Count the lines in the entries below that mention the string "redetectReq", then write that number by itself.

======== MATERIAL SHOWN

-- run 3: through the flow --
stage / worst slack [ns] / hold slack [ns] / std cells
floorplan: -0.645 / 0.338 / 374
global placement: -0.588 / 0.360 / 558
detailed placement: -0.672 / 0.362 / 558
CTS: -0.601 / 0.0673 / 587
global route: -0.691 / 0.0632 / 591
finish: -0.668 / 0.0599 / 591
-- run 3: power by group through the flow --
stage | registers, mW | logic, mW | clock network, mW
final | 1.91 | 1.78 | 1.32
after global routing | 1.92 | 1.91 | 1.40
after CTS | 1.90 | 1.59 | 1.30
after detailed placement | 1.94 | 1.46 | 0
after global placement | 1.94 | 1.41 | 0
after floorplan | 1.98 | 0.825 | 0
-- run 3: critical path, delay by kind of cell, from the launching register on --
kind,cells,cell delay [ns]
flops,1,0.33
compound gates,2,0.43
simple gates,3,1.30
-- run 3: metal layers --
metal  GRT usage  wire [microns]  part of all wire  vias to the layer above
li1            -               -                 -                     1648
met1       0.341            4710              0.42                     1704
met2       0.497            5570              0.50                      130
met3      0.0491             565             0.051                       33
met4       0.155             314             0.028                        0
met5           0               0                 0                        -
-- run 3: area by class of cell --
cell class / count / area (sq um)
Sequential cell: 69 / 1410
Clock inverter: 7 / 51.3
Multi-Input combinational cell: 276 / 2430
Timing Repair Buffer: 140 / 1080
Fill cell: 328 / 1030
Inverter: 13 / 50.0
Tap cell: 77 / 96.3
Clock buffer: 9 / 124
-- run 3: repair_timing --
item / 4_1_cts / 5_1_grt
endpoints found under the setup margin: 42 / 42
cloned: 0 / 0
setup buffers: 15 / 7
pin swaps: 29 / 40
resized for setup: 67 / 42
## config.mk

```make
export PLATFORM = sky130hd
export DESIGN_NAME = pse_highpower_watchdog_regs
export DESIGN_NICKNAME = d
export VERILOG_FILES = /design/src/rtl/pse_highpower_watchdog_regs.v /design/src/rtl/pse_wd_timer.v
export VERILOG_INCLUDE_DIRS = /design/src /design/src/pkg
export SDC_FILE = /design/constraint.sdc
export NUM_CORES = 1
export LEC_CHECK = 0
export ABC_CLOCK_PERIOD_IN_PS = 2600
export BUFFER_PORTS_ARGS = -buffer_cell sky130_fd_sc_hd__buf_2
export CORE_AREA = 4 4 164 166
export DETAILED_ROUTE_END_ITERATION = 7
export DIE_AREA = 0 0 168 170
export GPL_TIMING_DRIVEN = 0
export PLACE_DENSITY_LB_ADDON = 0.25
export SLEW_MARGIN = 25
export SYNTH_ARGS = -nofsm -noshare
export SYNTH_HDL_FRONTEND = slang
export SYNTH_HIERARCHICAL = 1
export SYNTH_SLANG_ARGS = --single-unit
```

## constraint.sdc

```tcl
create_clock -name mclk -period 2.6 [get_ports mclk]
set_clock_uncertainty 0.05 [all_clocks]
set_input_delay 0 -clock mclk [delete_from_list [all_inputs] [get_ports mclk]]
set_output_delay 0 -clock mclk [all_outputs]
set_load 0.01 [all_outputs]
```

## src/pkg/pse_defines.vh

```
// constants for the high-power and watchdog register bank
`ifndef PSE_DEFINES_VH
`define PSE_DEFINES_VH
`define PSE_CMD_HP_CFG       8'h40
`define PSE_CMD_FW_REV       8'h41
`define PSE_CMD_WD_CTRL      8'h42
`define PSE_CMD_DEV_ID       8'h43
`define PSE_HP_EN_MSB        7
`define PSE_HP_EN_LSB        4
`define PSE_TURN_ON_TIMING_GATE_BIT         0
`define PSE_HP_CFG_RESET     8'h00
`define PSE_WD_CODE_MSB      4
`define PSE_WD_CODE_LSB      1
`define PSE_WD_FLAG_BIT      0
`define PSE_WD_MASK_CODE     4'hb
`define PSE_POL_HP_SET       4'h0
`define PSE_POL_HP_CLR       4'hf
`define PSE_POL_CLASS4       8'h08
`define PSE_CLK_HZ           10000000
`define PSE_WD_TIMEOUT_MS    2000
`define PSE_WD_CYCLES        (`PSE_CLK_HZ / 1000 * `PSE_WD_TIMEOUT_MS)
`define PSE_LIMIT_FAULT_TIME_NOM_MS      60
`define PSE_CLASS4_SET_MS    5
`define PSE_CLASS4_CYCLES    (`PSE_CLK_HZ / 1000 * `PSE_CLASS4_SET_MS)
`endif

```

## src/rtl/pse_highpower_watchdog_regs.v

```verilog
// high-power configuration, turn-on gate, bus watchdog and id registers
`timescale 1ns/1ps
`include "pse_defines.vh"
// Notes on behaviour
// - high-power bit raises limit and short thresholds
// - fault timer runs on limit or enabled cut
// - inrush profile independent of high-power bit
// - set loads police 0x0, clear loads 0xF
// - limit time nominal unless high-power set
// - pushbutton class 4 sets bit, police 08h
// - gate set, semiauto with detect enabled: power on if detect valid and timing met, or on the retry if detect valid
// - timing missed: redetect, classify, single retry
// - gate clear: power on immediately
// - firmware revision read-only at 41h
// - any scl edge restarts watchdog
// - watchdog expires after 2 seconds idle
// - expiry sets flag, unmasked turns ports off
// - disable code resets 1011b, that masks
// - flag kept while masked, host writes zero
// - watchdog turn-off clears port events and enables
// - change events only on real state change
// - flag set freezes temperature and voltage updates
// - identity: device code high, silicon rev low
// - watchdog byte 42h, config byte 40h
module pse_highpower_watchdog_regs
#(
   parameter PORTS         = 4,
   parameter WD_CYCLES     = `PSE_WD_CYCLES,
   parameter CLASS4_CYCLES = `PSE_CLASS4_CYCLES,
   parameter [7:0] FW_REV  = 8'h01,   // arbitrary value
   parameter [2:0] DEV_CODE = 3'h2,   // arbitrary value
   parameter [4:0] SIL_REV = 5'h01    // arbitrary value
)
(
   input  wire             mclk,
   input  wire             reset_n,
   input  wire             sclIn,
   input  wire             regWrite,
   input  wire             regRead,
   input  wire [7:0]       regCmd,
   input  wire [7:0]       regWdata,
   output reg  [7:0]       regRdata,
   input  wire             semiautoMode,
   input  wire [PORTS-1:0] detectEnableBit,
   input  wire [PORTS-1:0] cutEnable,
   input  wire [PORTS-1:0] overLimit,
   input  wire [PORTS-1:0] overCut,
   input  wire [PORTS-1:0] powerOnCmd,
   input  wire [PORTS-1:0] detectDone,
   input  wire [PORTS-1:0] detectValid,
   input  wire [PORTS-1:0] timingMet,
   input  wire [PORTS-1:0] inrushDone,
   input  wire [PORTS-1:0] pushbuttonOn,
   input  wire [PORTS-1:0] class4Seen,
   input  wire [PORTS-1:0] portPowered,
   input  wire [PORTS-1:0] portGood,
   output reg  [PORTS-1:0] highPowerPortEn,
   output wire             turnOnTimingGate,
   output wire [PORTS-1:0] limitScaleHigh,
   output wire [PORTS-1:0] faultTimerRun,
   output wire [PORTS-1:0] limitTimeProgrammed,
   output wire [PORTS-1:0] inrushProfileNormal,
   output reg  [PORTS-1:0] policeLoad,
   output reg  [4*PORTS-1:0] policeValue,
   output reg  [PORTS-1:0] portTurnOn,
   output reg  [PORTS-1:0] redetectReq,
   output reg  [PORTS-1:0] portForceOff,
   output reg  [PORTS-1:0] eventsClear,
   output reg  [PORTS-1:0] powerEnableChange,
   output reg  [PORTS-1:0] powerGoodChange,
   output reg  [PORTS-1:0] powerEnableState,
   output reg  [PORTS-1:0] powerGoodState,
   output wire             monitorFreeze,
   output reg              watchdogExpiredFlag,
   output reg  [3:0]       watchdogDisableCode
);
   // ***********************************
   // watchdog timer
   // ***********************************
   wire expirePulse;
   pse_wd_timer #(.TIMEOUT(WD_CYCLES)) uTimer
   (
      .mclk        (mclk),
      .reset_n     (reset_n),
      .sclIn       (sclIn),
      .expirePulse (expirePulse)
   );
   reg                 turnOnGate;
   reg  [PORTS-1:0]    armed;
   reg  [PORTS-1:0]    retry;
   reg  [PORTS-1:0]    class4Pend;
   reg  [23:0]         class4Cnt [0:PORTS-1];
   reg  [PORTS-1:0]    offPend;
   localparam [7:0]    POL_CLASS4 = `PSE_POL_CLASS4;
   wire wdMasked  = (watchdogDisableCode == `PSE_WD_MASK_CODE);
   wire wrHp      = regWrite && (regCmd == `PSE_CMD_HP_CFG);
   wire wrWd      = regWrite && (regCmd == `PSE_CMD_WD_CTRL);
   wire wdKill    = expirePulse && !wdMasked;
   wire [PORTS-1:0] wrHpBits = regWdata[`PSE_HP_EN_MSB:`PSE_HP_EN_LSB];
   assign turnOnTimingGate    = turnOnGate;
   assign limitScaleHigh      = highPowerPortEn;
   assign faultTimerRun       = overLimit | (overCut & cutEnable);
   assign limitTimeProgrammed = highPowerPortEn;
   assign inrushProfileNormal = {PORTS{1'b1}};
   assign monitorFreeze       = watchdogExpiredFlag;
   // ***********************************
   // register read
   // ***********************************
   always @(posedge mclk or negedge reset_n)
   begin
      if (!reset_n)
         regRdata <= 8'h00;
      else if (regRead)
      begin
         case (regCmd)
            `PSE_CMD_HP_CFG:  regRdata <= {highPowerPortEn, 3'h0, turnOnGate};
            `PSE_CMD_FW_REV:  regRdata <= FW_REV;
            `PSE_CMD_WD_CTRL: regRdata <= {3'h0, watchdogDisableCode, watchdogExpiredFlag};
            `PSE_CMD_DEV_ID:  regRdata <= {DEV_CODE, SIL_REV};
            default:          regRdata <= 8'h00;
         endcase
      end
   end
   // ***********************************
   // watchdog control
   // ***********************************
   always @(posedge mclk or negedge reset_n)
   begin
      if (!reset_n)
      begin
         watchdogDisableCode <= `PSE_WD_MASK_CODE;
         watchdogExpiredFlag <= 1'b0;
      end
      else
      begin
         if (wrWd)
            watchdogDisableCode <= regWdata[`PSE_WD_CODE_MSB:`PSE_WD_CODE_LSB];
         if (expirePulse)
            watchdogExpiredFlag <= 1'b1;
         else if (wrWd && !regWdata[`PSE_WD_FLAG_BIT])
            watchdogExpiredFlag <= 1'b0;
      end
   end
   // ***********************************
   // per-port high-power, gate and turn-off
   // ***********************************
   genvar p;
   generate
      for (p = 0; p < PORTS; p = p + 1)
      begin : gPort
         wire c4Done = class4Pend[p] && (class4Cnt[p] == CLASS4_CYCLES[23:0] - 24'h1);
         always @(posedge mclk or negedge reset_n)
         begin
            if (!reset_n)
            begin
               highPowerPortEn[p]     <= 1'b0;
               policeLoad[p]          <= 1'b0;
               policeValue[4*p+3:4*p] <= 4'h0;
               class4Pend[p]          <= 1'b0;
               class4Cnt[p]           <= 24'h0;
               armed[p]               <= 1'b0;
               retry[p]               <= 1'b0;
               portTurnOn[p]          <= 1'b0;
               redetectReq[p]         <= 1'b0;
               portForceOff[p]        <= 1'b0;
               eventsClear[p]         <= 1'b0;
               offPend[p]             <= 1'b0;
               powerEnableChange[p]   <= 1'b0;
               powerGoodChange[p]     <= 1'b0;
               powerEnableState[p]    <= 1'b0;
               powerGoodState[p]      <= 1'b0;
            end
            else
            begin
               policeLoad[p]   <= 1'b0;
               portTurnOn[p]   <= 1'b0;
               redetectReq[p]  <= 1'b0;
               portForceOff[p] <= 1'b0;
               eventsClear[p]  <= 1'b0;
               powerEnableChange[p] <= 1'b0;
               powerGoodChange[p]   <= 1'b0;
               // class-4 pushbutton: set bit within window after inrush
               if (pushbuttonOn[p] && class4Seen[p] && inrushDone[p])
               begin
                  class4Pend[p] <= 1'b1;
                  class4Cnt[p]  <= 24'h0;
               end
               else if (class4Pend[p])
                  class4Cnt[p] <= class4Cnt[p] + 24'h1;
               if (c4Done)
               begin
                  class4Pend[p]          <= 1'b0;
                  highPowerPortEn[p]     <= 1'b1;
                  policeLoad[p]          <= 1'b1;
                  policeValue[4*p+3:4*p] <= POL_CLASS4[3:0];
               end
               else if (wrHp && (wrHpBits[p] != highPowerPortEn[p]))
               begin
                  highPowerPortEn[p]     <= wrHpBits[p];
                  policeLoad[p]          <= 1'b1;
                  policeValue[4*p+3:4*p] <= wrHpBits[p] ? `PSE_POL_HP_SET
                                                        : `PSE_POL_HP_CLR;
               end
               // power-on command handling
               if (wdKill)
               begin
                  armed[p] <= 1'b0;
                  retry[p] <= 1'b0;
               end
               else if (powerOnCmd[p])
               begin
                  if (!turnOnGate || !semiautoMode || !detectEnableBit[p])
                     portTurnOn[p] <= 1'b1;
                  else
                  begin
                     armed[p] <= 1'b1;
                     retry[p] <= 1'b0;
                  end
               end
               else if (armed[p] && detectDone[p])
               begin
                  if (retry[p])
                  begin
                     armed[p]      <= 1'b0;
                     portTurnOn[p] <= detectValid[p];
                  end
                  else if (detectValid[p] && timingMet[p])
                  begin
                     armed[p]      <= 1'b0;
                     portTurnOn[p] <= 1'b1;
                  end
                  else
                  begin
                     retry[p]       <= 1'b1;
                     redetectReq[p] <= 1'b1;
                  end
               end
               // watchdog turn-off and status tracking
               if (wdKill)
               begin
                  portForceOff[p] <= 1'b1;
                  eventsClear[p]  <= 1'b1;
                  offPend[p]      <= 1'b1;
               end
               else if (offPend[p])
               begin
                  offPend[p]             <= 1'b0;
                  powerEnableChange[p]   <= powerEnableState[p];
                  powerGoodChange[p]     <= powerGoodState[p];
                  powerEnableState[p]    <= 1'b0;
                  powerGoodState[p]      <= 1'b0;
               end
               else
               begin
                  powerEnableState[p] <= portPowered[p];
                  powerGoodState[p]   <= portGood[p];
               end
            end
         end
      end
   endgenerate
   always @(posedge mclk or negedge reset_n)
   begin
      if (!reset_n)
         turnOnGate <= 1'b0;
      else if (wrHp)
         turnOnGate <= regWdata[`PSE_TURN_ON_TIMING_GATE_BIT];
   end
endmodule // pse_highpower_watchdog_regs

```

## src/rtl/pse_wd_timer.v

```verilog
// bus watchdog: scl synchroniser, edge detect, timeout counter
`timescale 1ns/1ps
module pse_wd_timer
#(
   parameter TIMEOUT = 20000000
)
(
   input  wire mclk,
   input  wire reset_n,
   input  wire sclIn,
   output reg  expirePulse
);
   reg        sclMeta;
   reg        sclSync;
   reg        sclLast;
   reg [31:0] count;
   wire       sclEdge = sclSync ^ sclLast;
   always @(posedge mclk or negedge reset_n)
   begin
      if (!reset_n)
      begin
         sclMeta     <= 1'b1;                         // scl idles high
         sclSync     <= 1'b1;
         sclLast     <= 1'b1;
         count       <= 32'h0;
         expirePulse <= 1'b0;
      end
      else
      begin
         sclMeta     <= sclIn;
         sclSync     <= sclMeta;
         sclLast     <= sclSync;
         expirePulse <= 1'b0;
         if (sclEdge)
            count <= 32'h0;
         else if (count == TIMEOUT - 1)
         begin
            count       <= 32'h0;
            expirePulse <= 1'b1;
         end
         else
            count <= count + 32'h1;
      end
   end
endmodule // pse_wd_timer

```

==> reports/qor.yml, run 1 <==
status:
  status: "finished, final reports clean"
worst_setup_path:
  cp.required_ns: 2.91
  arrival_time_of_the_worst_setup_path_ns: 2.61
  critical-path-max-stage-delay_ns: 0.56
  rr_endpoint: "class4Cnt[46]"
  worstPathCellList: "ha_1, nand4_4, or4_4, buf_6, or4_1, a21oi_1"
  critPathMaxFanout: 10
  reg2reg_from: "class4Cnt[24]"
  critPathSlowestCell: "or4_4"
  cp-startpoint: "class4Cnt[24]"
  worst_setup_path_start_kind: "flop"
  rrSetupSlack_ns: 0.30
  path_delay_family: "simple AND/OR/NAND/NOR gates"
  r2r_cells: 6
  crit_path_category: "reg2reg"
  worstPathBufferInverterCount: 1
  timing.critical_path.to_type: "flop"
cells_and_area:
  finalNonFillerCells: 1628
  fraction_of_layout_instances_using_a_drive_strength_above_1_pct: 20.26
  insertedDiodeCount: 0
  post-route-util_pct: 48.53
  flow.area_growth_from_synthesis_pct: 24.34
  finish.net_count: 1359
floorplanning:
  ios: 161
  die_w_um: 168
  fp.dieH_um: 170
  die_area_mm2: 0.02856
  coreArea_mm2: 0.02562
  placement_rows: 59
  initial_core_util_pct: 39.03
clock_tree:
  post_cts_resize_count: 0
  ctsLongestPathBuffers: 2
  ctsRootBufferMaster: "clkbuf_16"
  numCtsBuffers: 17
  cts_tree: "built"
  clk_latency_ns: 0.44
  clk_pin_slew_ns: 0.08
  cts.sinks: 199
  number_of_levels_the_h_tree_was_split_into: 4
yosys:
  ys_async_sr_fraction_pct: 100.0
  syn-instance-count: 1043
  synth_top_cells_by_area: "dfrtp_1, xnor2_1, nand2_1"
  synth.cell_area_mm2: 0.009998
  ys_warn_count: 6
  postSynthAreaPerCell_um2: 9.586
  netlist.top_cell.by_area: "dfrtp_1"
  synth-seq-cells: 199
  synth_ff_type: "dfrtp_1"
  seq_area_frac_synth_pct: 49.88
  synth-edff-count: 0
  synth_cell_types: 57
  synth_top_area_share_pct: 48.30
drt:
  detail_route.iter0.violations: 530
  vias: 8466
  avgRoutedWirePerCell_um: 14.97
  drcViolationCount: 0
  viasPerCell: 5.200
  drt_wl_total_um: 24370
  ant_nets: 0
  drtPass1Iterations: 5
sta:
  timing_worst_slew_pin_value_ns: 0.9444
  worst_slack_ns: 0.2963
  slew_viol_final: 0
  grt_setup_unrepaired: "false"
  report.final.setup_viol: 0
  fmax_ghz: 0.4341
  whs_ns: 0.004296
  slew_headroom_pct: 36.46
  setup_total_negative_slack_ns: 0
  final-hold-violation-count: 0
  finalCritPeriodShare_pct: 88.60
  final_period_minus_worst_setup_slack_ns: 2.304
power_and_ir_drop:
  share_seq_of_total_power_pct: 50.4
  net-switching-power_mw: 1.970
  power_frac_clock_pct: 36.7
  part_of_the_power_in_combinational_logic_pct: 12.8
  power.leakage_nw: 5.492
  ir_drop_worst_vdd_uv: 418.9
  p_per_area_mw_per_mm2: 569.0
  p_sw_share_pct: 27.86
  power_report.internal_total_mw: 5.103
grt:
  grt_start_max_net_pins: 77
  grt_first_pass_wirelength_um: 41380
  antenna_found_initial: 1
  grt_pass1_vias: 8348
  overflow: 0
  grt.total_usage_pct: 17.34
placement:
  total_placed_cells_including_tap_cells: 1538
  dp_slack_ns: 0.3417
  place_congestion: 0.8305
  dp.final_hpwl_um: 17020
  placement.io_buffers: 155
worst_hold_path:
  hold_class: "in2async"
flow_run:
  maxCapViolCount: 0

================

● **RESPONSE TO THIS TASK**: 4